Length:: 2:02 Mins
I am slowly becoming a yogurt making expert. So far I have made 6 batches and they are getting better every time. I have tried 2% milk without pre-boiling, 2% milk with pre-boiling, whole milk with pre-boiling, and goat milk with pre-boiling. I also made a couple of batches just changing the length of incubation to get an idea of what difference that makes. In some batches I added a straining step at the end to make Greek yogurt. The biggest difference in results is whether I pre-boil milk or not. Pre-boiling creates significantly thicker yogurt. The initial temperature at which you start the incubation of the mixture is also a key to success. Without pre-boiling the texture of the yogurt I get is more like (delicious) buttermilk. By pre-boiling milk I get a texture similar to a yogurt I buy in a supermarket.
The process of making yogurt is quite simple. The key is to keep the yogurt culture at a steady temperature and steady position (no moving or shaking) during the incubation period.
To make the yogurt you need milk and yogurt culture. Note that the Epica package contains two starter packets of culture. Once you made the first batch you can keep using one of your containers for the next batch. There are several options for both milk and yogurt culture.
♦ Pasteurized milk (whole, low fat, or skim)
♦ UHT sterilized milk
♦ Instant powered milk (reconstituted)
♦ Soy milk (unflavored that contains honey, fructose or malt)
Yogurt culture options:
♦ 6 oz store-bought yogurt with active cultures
♦ 6 oz home-made yogurt from your previous batch
♦ freeze-dried yogurt culture
For my first batch I started milk at the room temperature, mixed in the yogurt culture (that was included with the yogurt maker) in half a cup of milk, then mixed it with the rest of the milk. Another option is to boil the milk, then let it cool to 108-112°F. This produces a thicker yogurt. Based on my experience I now always pre-boil because it makes a big difference. After the mixture is done, all that is left is to fill the jars and put them into the incubator. How long you wait depends on the milk you use.
♦ whole milk takes 7 hours if milk was boiled, 8 hours if not boiled
♦ 2% milk takes 8 hours if milk was boiled, 10 hours if not boiled
♦ skim milk takes 10 hours if milk was boiled, 12 hours if not boiled
For my first batch, I used 2% unboiled milk and waited 10 hours. For the next batch, I used 2% boiled milk and waited 8 hours. My video includes the results of both so you can tell the difference that boiling makes.
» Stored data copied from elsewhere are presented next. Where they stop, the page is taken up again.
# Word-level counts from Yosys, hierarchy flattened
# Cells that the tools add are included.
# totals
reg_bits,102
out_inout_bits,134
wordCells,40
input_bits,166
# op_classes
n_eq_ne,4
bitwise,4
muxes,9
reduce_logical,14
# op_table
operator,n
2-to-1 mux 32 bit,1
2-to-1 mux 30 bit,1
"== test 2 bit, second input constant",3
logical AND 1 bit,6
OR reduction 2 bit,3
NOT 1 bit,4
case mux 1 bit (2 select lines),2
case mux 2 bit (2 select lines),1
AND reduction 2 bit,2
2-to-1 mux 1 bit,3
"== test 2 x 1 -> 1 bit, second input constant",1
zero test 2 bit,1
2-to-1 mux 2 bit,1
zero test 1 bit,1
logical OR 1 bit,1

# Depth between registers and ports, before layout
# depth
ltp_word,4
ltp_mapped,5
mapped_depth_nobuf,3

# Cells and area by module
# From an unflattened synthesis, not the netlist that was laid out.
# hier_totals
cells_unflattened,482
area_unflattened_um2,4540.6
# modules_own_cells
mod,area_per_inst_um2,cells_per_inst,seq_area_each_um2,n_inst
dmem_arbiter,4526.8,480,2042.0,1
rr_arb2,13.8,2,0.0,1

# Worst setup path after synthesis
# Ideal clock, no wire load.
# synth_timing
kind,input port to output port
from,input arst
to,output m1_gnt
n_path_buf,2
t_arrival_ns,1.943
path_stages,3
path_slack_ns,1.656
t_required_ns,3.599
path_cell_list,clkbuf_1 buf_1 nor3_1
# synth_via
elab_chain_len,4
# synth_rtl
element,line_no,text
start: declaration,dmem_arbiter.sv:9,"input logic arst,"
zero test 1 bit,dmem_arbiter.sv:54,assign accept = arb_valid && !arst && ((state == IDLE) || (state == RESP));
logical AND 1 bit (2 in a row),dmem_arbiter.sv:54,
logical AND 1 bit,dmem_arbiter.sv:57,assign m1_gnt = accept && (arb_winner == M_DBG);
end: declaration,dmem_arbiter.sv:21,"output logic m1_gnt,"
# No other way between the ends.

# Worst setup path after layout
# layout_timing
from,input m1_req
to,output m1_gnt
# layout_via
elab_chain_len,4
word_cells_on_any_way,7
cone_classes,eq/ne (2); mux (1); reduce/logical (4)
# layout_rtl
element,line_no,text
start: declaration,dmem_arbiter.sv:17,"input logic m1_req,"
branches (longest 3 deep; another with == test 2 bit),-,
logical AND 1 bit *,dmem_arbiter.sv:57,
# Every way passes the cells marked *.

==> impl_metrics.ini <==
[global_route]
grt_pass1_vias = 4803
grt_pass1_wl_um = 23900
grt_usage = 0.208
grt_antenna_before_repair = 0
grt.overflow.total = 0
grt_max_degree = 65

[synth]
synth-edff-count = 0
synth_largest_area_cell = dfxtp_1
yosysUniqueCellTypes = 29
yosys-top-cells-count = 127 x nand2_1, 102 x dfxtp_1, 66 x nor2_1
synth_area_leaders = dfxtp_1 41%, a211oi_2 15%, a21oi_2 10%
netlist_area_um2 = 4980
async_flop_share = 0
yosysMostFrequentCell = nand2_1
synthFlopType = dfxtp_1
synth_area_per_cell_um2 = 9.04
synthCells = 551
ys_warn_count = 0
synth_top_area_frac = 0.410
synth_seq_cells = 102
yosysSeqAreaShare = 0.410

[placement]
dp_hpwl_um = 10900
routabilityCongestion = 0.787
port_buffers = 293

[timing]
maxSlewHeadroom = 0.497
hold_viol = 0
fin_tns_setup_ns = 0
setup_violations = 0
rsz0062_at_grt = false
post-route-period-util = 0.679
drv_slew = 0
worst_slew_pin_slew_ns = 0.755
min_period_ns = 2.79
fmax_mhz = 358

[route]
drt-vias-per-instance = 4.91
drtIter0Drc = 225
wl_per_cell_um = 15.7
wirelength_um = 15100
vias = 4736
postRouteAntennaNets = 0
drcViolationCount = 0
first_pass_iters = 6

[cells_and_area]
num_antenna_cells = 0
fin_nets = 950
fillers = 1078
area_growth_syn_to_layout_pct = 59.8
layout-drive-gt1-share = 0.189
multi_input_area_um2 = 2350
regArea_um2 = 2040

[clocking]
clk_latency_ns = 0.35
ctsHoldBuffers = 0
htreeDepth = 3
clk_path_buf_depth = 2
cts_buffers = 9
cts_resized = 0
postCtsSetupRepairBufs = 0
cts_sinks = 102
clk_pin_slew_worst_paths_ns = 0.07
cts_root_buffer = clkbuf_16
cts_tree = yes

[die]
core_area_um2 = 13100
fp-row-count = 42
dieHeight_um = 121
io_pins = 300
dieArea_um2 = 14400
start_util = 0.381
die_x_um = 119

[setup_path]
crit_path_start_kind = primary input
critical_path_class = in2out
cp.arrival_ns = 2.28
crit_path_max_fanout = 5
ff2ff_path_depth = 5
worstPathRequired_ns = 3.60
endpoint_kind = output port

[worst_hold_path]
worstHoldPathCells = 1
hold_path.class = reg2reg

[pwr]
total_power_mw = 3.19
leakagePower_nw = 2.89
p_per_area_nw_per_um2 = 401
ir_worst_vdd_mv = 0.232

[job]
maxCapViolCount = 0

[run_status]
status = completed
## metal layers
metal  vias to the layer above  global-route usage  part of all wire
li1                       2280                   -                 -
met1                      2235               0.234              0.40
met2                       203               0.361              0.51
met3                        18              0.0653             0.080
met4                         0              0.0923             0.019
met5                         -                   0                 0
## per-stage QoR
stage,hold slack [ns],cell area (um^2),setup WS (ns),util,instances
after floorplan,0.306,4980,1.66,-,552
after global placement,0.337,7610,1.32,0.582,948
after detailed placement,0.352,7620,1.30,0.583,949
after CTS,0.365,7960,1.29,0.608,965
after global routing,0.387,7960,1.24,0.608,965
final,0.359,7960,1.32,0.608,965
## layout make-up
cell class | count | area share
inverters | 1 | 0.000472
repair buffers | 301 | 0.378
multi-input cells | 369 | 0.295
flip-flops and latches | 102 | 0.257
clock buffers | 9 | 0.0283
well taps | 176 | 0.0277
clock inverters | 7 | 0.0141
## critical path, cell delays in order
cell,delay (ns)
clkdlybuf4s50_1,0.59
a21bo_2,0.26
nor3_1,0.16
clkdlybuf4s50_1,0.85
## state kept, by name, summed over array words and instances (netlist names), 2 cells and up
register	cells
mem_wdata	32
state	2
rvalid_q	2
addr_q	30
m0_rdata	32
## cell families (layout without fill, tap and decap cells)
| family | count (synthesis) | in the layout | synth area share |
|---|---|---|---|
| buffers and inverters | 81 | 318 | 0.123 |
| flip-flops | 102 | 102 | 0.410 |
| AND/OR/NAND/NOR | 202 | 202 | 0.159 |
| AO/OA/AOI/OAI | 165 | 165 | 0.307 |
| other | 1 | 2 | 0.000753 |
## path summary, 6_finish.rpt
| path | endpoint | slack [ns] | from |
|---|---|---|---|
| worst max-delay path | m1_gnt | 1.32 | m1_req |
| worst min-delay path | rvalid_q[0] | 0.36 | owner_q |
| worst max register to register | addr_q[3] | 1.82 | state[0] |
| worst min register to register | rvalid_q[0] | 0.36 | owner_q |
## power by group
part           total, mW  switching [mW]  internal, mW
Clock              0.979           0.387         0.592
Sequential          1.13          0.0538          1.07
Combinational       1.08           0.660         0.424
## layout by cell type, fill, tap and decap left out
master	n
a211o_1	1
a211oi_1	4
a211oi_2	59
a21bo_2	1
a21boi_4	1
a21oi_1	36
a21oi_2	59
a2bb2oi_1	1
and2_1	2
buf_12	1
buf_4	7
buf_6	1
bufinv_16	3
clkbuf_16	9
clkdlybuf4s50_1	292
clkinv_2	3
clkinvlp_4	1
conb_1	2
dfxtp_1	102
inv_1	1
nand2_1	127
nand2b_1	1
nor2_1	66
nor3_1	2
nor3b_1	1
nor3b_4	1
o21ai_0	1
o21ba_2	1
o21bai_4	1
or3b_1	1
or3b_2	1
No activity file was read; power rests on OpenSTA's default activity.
After the incubation the yogurt needs to refrigerated. Refrigeration stops the incubation process. Instructions say 3 hour are required minimum before adding any flavorings, and 6 to 8 hours is recommended. Note that the incubator does not turn off on its own, it should be unplugged. The home made yogurt should be consumed within 1 week.
Since I like the thicker greek yogurt taste I strained several jars of my yogurt after making it. In a couple of batches I mixed in Vermont maple syrup, in a couple of other batches I added Manuka honey... and I thought my yogurt was better than store bought!
The yogurt maker comes with 7 jars each one has 6 oz capacity. Instructions said to fill each jar 3/4 full. So I got about 35 oz of yogurt. The entire yogurt maker is pretty compact it is 5.75" tall, 9.5" in diameter.
Any negatives? Yes, one thing. The timer on top of the yogurt maker does not turn off the appliance, you need to do it by hand.
I love yogurt. My favorite Greek yogurt costs me over one dollar per 8 oz cup, goat yogurt is even more expensive. So trying to make my own is very appealing to me for cost reasons as well as experimenting with my own favorite flavors. I love it!
This yogurt maker is provided by Epica.